# [Stored data entries]
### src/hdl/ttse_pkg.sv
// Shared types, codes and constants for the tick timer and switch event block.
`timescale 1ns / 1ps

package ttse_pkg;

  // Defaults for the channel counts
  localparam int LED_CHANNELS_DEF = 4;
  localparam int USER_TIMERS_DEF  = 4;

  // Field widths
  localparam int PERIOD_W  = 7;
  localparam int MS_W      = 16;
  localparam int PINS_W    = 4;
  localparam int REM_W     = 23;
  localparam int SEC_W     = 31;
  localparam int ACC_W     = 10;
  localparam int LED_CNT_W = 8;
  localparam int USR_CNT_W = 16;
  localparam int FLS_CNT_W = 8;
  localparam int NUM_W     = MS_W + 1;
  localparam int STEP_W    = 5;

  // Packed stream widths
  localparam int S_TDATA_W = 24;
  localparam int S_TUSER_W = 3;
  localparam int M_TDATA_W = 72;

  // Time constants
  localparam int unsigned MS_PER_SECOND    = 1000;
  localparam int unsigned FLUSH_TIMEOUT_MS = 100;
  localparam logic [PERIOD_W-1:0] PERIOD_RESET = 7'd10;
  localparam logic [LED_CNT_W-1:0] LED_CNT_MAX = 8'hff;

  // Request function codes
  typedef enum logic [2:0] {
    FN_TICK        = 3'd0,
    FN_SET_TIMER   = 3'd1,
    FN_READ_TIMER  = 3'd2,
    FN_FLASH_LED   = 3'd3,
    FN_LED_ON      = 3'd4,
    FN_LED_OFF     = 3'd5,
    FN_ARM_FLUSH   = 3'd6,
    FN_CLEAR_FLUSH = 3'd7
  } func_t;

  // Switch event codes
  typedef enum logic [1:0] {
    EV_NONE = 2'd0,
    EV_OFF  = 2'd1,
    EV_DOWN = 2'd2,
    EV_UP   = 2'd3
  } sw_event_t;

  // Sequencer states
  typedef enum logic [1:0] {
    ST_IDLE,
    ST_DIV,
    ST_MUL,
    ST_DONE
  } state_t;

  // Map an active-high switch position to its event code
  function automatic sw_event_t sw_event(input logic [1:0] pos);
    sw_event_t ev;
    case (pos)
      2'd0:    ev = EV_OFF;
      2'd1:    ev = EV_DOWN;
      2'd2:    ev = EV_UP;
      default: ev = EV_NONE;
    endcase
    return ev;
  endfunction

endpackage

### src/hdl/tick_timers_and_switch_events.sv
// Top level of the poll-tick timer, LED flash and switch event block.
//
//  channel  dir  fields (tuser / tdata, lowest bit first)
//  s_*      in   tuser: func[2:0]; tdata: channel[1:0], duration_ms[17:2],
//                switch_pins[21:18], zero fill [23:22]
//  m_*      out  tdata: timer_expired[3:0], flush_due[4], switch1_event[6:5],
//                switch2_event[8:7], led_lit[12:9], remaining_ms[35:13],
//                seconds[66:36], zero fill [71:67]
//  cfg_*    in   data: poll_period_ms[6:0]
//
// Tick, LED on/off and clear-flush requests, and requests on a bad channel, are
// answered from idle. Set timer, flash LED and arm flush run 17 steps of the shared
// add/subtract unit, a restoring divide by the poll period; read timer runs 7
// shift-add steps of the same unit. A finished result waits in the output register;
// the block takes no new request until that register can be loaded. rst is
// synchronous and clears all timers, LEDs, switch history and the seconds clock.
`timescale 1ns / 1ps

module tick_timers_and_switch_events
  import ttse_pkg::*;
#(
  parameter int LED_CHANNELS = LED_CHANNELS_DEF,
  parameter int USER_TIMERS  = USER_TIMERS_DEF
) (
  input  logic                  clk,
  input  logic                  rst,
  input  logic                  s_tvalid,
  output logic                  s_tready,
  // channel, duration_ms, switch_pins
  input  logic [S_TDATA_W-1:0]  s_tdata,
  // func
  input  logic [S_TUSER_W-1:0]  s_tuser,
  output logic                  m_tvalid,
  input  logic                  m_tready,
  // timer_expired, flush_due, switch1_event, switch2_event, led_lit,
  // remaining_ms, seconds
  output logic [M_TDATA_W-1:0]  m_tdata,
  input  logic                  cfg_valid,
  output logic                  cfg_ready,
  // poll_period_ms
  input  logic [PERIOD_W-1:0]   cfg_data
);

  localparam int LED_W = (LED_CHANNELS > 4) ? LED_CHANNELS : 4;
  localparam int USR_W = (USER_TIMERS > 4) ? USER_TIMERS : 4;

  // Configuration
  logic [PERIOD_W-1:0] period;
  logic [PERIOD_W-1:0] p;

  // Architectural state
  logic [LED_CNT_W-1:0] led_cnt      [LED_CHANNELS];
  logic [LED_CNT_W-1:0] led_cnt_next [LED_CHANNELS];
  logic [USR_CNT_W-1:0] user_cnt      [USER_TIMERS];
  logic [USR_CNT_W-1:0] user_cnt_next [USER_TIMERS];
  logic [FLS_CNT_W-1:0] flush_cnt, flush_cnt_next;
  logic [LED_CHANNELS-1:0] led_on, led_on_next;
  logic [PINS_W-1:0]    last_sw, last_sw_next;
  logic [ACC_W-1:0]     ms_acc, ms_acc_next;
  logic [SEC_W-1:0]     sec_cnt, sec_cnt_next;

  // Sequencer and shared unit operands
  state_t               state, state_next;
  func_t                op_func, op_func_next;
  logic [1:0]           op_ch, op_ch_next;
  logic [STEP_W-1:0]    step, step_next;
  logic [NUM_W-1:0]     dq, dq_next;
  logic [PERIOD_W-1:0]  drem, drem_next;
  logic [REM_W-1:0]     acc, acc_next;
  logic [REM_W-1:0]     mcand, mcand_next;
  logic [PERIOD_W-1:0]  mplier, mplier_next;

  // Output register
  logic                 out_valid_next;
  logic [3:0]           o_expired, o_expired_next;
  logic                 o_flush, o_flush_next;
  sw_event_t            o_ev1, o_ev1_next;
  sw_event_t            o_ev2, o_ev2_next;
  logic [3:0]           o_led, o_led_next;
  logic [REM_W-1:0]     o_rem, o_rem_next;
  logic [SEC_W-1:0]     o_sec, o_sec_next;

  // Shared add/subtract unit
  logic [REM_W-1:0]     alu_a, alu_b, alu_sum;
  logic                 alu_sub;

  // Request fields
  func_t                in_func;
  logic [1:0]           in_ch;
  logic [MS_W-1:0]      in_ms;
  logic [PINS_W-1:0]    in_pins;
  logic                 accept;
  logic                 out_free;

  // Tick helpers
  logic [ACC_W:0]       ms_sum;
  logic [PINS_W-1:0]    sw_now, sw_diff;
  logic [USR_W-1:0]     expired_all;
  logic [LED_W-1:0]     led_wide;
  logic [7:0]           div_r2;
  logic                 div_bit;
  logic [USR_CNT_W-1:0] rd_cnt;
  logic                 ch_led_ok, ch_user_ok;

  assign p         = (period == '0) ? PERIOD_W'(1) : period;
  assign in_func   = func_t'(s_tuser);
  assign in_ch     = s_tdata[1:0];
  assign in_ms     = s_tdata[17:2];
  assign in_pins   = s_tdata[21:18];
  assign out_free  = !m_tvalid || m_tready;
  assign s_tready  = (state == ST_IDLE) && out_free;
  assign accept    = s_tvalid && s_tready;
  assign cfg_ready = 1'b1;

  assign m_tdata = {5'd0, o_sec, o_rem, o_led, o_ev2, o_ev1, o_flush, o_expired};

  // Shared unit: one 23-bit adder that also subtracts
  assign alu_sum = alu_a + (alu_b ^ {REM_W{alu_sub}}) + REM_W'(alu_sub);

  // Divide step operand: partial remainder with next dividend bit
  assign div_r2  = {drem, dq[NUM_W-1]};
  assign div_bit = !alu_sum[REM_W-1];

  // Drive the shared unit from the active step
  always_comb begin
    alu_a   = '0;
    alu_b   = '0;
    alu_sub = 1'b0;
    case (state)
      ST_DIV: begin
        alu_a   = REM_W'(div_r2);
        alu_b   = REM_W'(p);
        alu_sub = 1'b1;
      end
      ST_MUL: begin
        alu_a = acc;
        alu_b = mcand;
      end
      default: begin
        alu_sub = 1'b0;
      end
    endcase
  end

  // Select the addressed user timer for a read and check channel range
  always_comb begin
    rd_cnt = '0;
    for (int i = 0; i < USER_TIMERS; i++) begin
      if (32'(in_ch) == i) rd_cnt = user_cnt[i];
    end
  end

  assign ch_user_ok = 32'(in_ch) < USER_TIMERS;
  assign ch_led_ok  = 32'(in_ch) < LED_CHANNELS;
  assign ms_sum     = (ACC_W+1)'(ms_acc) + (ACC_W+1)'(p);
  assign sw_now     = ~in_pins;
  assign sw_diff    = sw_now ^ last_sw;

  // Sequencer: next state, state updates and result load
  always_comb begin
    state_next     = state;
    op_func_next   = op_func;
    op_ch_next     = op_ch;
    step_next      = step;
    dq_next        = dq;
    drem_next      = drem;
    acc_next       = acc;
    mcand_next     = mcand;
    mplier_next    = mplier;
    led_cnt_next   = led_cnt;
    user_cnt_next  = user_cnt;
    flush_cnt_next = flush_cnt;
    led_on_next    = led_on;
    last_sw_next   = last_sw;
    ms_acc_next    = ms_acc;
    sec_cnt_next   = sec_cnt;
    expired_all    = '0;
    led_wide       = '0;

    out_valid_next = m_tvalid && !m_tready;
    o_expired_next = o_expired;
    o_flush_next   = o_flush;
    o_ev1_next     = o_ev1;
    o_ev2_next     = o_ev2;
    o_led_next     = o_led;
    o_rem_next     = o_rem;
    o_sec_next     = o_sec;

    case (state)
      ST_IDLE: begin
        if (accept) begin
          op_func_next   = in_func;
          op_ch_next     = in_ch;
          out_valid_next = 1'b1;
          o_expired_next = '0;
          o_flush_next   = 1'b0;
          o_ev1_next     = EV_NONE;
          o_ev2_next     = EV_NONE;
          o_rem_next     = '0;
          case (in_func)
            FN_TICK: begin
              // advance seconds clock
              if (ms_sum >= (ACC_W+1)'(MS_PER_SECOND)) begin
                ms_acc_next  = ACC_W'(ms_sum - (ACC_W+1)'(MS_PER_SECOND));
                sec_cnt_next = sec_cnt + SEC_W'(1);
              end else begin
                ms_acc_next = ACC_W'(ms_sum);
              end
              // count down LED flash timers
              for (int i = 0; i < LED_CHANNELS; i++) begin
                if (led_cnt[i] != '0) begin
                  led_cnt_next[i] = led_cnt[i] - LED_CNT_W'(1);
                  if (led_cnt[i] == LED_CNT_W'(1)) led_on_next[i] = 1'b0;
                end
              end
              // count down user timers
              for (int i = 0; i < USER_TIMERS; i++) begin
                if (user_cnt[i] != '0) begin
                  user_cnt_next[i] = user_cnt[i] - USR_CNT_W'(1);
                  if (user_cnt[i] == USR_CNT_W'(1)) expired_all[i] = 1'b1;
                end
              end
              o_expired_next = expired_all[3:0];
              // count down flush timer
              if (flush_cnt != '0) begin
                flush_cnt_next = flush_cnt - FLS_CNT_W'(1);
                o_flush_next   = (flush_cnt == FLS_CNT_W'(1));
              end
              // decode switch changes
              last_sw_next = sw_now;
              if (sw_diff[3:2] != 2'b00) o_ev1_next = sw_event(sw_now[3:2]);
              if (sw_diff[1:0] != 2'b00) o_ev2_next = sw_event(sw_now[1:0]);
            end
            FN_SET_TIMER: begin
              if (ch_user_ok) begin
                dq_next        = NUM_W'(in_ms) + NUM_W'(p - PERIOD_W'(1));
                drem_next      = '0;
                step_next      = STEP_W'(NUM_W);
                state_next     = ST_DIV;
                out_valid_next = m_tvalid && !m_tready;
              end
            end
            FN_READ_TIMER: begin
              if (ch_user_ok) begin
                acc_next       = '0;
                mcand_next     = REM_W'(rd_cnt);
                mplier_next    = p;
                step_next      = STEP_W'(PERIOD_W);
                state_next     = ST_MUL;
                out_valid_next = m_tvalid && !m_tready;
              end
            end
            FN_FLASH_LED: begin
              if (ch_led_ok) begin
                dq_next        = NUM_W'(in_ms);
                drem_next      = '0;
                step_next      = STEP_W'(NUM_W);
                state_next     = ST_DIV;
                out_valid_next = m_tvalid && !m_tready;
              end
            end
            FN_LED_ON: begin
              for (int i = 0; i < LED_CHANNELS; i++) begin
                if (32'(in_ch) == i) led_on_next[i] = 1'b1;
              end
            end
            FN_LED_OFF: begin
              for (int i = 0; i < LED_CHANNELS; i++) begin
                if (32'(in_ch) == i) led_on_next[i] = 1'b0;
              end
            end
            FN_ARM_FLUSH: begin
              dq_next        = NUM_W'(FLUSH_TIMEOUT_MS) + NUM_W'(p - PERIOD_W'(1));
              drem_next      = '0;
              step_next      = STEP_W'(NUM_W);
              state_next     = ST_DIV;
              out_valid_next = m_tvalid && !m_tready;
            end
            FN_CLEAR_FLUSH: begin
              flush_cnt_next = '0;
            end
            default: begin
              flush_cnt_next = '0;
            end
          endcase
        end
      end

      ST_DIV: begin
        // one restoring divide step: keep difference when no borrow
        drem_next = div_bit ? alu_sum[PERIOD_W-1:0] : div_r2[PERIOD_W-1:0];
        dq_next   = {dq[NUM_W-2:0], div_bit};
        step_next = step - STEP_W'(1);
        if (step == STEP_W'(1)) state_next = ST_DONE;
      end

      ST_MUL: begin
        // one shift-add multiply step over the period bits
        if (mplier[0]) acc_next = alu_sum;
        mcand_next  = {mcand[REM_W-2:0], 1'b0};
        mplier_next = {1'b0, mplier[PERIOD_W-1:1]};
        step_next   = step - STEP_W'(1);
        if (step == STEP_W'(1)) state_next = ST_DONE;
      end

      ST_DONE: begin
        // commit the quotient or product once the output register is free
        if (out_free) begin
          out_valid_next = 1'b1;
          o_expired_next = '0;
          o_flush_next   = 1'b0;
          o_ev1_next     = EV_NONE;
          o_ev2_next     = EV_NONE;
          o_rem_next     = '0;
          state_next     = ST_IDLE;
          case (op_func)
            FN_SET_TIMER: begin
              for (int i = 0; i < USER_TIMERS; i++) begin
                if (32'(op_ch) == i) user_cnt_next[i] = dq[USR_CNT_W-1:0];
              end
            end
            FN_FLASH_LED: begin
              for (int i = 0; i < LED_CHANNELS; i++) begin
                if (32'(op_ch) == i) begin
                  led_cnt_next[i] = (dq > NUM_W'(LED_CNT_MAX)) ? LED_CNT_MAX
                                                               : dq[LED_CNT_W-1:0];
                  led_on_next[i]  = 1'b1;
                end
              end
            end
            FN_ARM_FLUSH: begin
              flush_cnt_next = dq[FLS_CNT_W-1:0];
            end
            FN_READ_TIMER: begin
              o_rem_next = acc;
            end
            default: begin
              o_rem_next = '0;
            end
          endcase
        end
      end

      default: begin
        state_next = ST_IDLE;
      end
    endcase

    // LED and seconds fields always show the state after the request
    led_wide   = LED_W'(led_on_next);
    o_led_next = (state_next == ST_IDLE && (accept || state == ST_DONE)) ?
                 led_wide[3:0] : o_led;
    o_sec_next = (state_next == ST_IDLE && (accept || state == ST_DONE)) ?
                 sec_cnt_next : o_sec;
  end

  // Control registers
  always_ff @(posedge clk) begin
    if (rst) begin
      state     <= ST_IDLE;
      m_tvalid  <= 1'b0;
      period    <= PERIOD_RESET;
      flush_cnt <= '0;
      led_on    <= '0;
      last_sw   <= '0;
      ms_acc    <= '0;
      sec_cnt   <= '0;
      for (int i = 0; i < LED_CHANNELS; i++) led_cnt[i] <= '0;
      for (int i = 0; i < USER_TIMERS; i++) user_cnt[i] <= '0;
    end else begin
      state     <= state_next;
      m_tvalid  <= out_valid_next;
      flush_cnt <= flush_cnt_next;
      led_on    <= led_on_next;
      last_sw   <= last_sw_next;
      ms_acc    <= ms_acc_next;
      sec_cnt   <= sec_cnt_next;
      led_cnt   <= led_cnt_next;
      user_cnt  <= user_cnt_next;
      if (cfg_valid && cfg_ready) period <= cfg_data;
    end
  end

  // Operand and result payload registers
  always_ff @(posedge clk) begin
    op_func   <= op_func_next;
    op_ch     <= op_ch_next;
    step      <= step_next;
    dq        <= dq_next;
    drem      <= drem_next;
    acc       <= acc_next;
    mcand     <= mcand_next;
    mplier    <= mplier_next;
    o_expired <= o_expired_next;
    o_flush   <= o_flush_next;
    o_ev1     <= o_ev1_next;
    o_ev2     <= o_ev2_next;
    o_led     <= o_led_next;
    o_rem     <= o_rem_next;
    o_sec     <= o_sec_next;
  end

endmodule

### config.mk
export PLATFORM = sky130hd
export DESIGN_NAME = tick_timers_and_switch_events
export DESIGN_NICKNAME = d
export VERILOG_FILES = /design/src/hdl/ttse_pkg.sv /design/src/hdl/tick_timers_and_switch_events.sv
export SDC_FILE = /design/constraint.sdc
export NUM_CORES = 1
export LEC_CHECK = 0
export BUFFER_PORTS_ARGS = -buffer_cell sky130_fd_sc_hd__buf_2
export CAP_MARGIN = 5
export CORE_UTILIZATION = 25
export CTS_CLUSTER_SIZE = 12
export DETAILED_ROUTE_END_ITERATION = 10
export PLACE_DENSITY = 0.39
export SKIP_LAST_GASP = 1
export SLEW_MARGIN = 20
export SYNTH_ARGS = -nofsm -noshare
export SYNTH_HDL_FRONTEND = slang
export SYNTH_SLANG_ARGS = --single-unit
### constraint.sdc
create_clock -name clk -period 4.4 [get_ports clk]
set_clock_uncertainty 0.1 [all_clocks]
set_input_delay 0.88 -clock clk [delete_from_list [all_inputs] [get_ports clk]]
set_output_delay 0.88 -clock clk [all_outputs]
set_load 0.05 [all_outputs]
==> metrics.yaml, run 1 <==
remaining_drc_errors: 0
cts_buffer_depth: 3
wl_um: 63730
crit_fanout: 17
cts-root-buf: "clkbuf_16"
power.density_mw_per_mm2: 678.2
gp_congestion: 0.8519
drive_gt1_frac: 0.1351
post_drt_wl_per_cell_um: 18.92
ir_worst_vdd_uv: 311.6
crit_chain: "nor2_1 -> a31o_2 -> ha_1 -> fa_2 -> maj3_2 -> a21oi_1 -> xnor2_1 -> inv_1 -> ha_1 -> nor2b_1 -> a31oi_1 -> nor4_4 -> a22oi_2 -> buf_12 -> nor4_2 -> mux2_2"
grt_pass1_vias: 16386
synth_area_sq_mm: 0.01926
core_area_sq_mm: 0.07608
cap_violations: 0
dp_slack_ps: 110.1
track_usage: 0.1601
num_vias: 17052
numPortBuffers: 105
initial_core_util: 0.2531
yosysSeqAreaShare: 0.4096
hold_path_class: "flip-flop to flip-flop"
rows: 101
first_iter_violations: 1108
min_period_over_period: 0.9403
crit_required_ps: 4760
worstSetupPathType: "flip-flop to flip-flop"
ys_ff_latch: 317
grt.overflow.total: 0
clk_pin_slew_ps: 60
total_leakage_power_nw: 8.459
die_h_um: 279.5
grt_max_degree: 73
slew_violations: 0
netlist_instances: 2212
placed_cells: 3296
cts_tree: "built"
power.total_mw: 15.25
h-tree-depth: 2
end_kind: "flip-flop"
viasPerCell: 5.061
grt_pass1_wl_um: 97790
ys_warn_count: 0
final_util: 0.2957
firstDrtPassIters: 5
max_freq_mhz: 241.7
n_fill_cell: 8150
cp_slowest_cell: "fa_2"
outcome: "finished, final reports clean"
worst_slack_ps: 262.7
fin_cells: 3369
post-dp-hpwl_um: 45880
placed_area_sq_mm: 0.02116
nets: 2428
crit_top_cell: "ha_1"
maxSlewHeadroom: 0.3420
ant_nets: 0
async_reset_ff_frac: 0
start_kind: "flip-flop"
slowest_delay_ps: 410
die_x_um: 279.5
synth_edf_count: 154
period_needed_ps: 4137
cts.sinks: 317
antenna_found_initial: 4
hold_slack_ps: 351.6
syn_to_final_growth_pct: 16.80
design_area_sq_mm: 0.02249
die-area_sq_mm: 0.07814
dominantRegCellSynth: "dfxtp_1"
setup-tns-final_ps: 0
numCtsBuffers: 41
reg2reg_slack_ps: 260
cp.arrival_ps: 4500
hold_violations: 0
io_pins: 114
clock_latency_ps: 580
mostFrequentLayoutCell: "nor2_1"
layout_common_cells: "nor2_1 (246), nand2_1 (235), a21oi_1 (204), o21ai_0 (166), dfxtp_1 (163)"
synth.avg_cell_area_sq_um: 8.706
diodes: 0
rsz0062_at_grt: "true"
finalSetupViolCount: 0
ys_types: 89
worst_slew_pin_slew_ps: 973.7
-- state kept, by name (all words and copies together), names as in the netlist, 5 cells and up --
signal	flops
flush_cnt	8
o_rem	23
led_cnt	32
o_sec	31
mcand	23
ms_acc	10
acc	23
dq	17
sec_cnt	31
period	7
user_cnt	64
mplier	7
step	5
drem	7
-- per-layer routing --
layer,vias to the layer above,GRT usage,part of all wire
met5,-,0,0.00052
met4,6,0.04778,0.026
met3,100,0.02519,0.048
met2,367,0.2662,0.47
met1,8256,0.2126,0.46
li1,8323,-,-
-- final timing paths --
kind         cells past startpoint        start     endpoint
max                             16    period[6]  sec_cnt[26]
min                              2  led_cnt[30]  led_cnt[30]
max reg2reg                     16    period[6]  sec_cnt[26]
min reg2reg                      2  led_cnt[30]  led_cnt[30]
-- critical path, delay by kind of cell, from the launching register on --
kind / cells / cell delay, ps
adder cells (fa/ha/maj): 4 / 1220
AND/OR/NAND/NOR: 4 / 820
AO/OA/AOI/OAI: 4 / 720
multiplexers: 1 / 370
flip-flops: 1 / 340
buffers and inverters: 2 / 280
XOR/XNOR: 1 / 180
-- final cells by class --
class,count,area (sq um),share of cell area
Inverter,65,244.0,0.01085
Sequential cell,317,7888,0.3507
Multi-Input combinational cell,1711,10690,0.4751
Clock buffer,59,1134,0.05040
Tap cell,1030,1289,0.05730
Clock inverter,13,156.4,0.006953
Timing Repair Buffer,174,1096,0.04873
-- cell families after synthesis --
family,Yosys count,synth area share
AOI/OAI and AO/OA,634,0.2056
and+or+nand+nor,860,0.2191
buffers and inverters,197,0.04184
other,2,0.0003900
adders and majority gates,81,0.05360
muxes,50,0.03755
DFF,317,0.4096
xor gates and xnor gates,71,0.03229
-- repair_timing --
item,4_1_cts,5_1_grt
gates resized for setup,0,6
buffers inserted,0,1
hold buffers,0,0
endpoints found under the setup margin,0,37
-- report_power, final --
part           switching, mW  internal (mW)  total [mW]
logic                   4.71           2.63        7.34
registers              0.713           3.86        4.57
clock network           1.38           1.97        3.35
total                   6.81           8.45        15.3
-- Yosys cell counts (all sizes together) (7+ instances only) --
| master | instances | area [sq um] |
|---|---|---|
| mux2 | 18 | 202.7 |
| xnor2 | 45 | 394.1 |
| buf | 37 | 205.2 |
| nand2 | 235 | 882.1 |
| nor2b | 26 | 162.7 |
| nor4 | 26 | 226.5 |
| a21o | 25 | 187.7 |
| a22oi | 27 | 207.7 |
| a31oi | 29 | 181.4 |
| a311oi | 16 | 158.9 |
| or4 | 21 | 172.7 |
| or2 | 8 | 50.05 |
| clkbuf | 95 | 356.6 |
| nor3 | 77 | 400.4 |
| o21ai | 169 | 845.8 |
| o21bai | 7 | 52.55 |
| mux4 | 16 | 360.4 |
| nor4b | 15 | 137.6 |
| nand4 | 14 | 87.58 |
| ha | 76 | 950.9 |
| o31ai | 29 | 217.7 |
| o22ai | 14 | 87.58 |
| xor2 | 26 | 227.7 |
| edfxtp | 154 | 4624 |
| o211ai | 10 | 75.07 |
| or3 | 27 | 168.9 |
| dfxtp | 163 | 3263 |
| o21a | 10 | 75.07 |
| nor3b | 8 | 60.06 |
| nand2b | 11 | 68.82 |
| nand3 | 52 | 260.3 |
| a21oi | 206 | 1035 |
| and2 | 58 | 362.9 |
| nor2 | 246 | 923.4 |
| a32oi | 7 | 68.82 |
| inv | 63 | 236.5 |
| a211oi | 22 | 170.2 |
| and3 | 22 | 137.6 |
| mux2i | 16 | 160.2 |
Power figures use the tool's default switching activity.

# [TASK TO CARRY OUT]
Show the lines from the data above that contain the string "finished".

# [WRITTEN SOLUTION]
// shift-add steps of the same unit. A finished result waits in the output register;
outcome: "finished, final reports clean"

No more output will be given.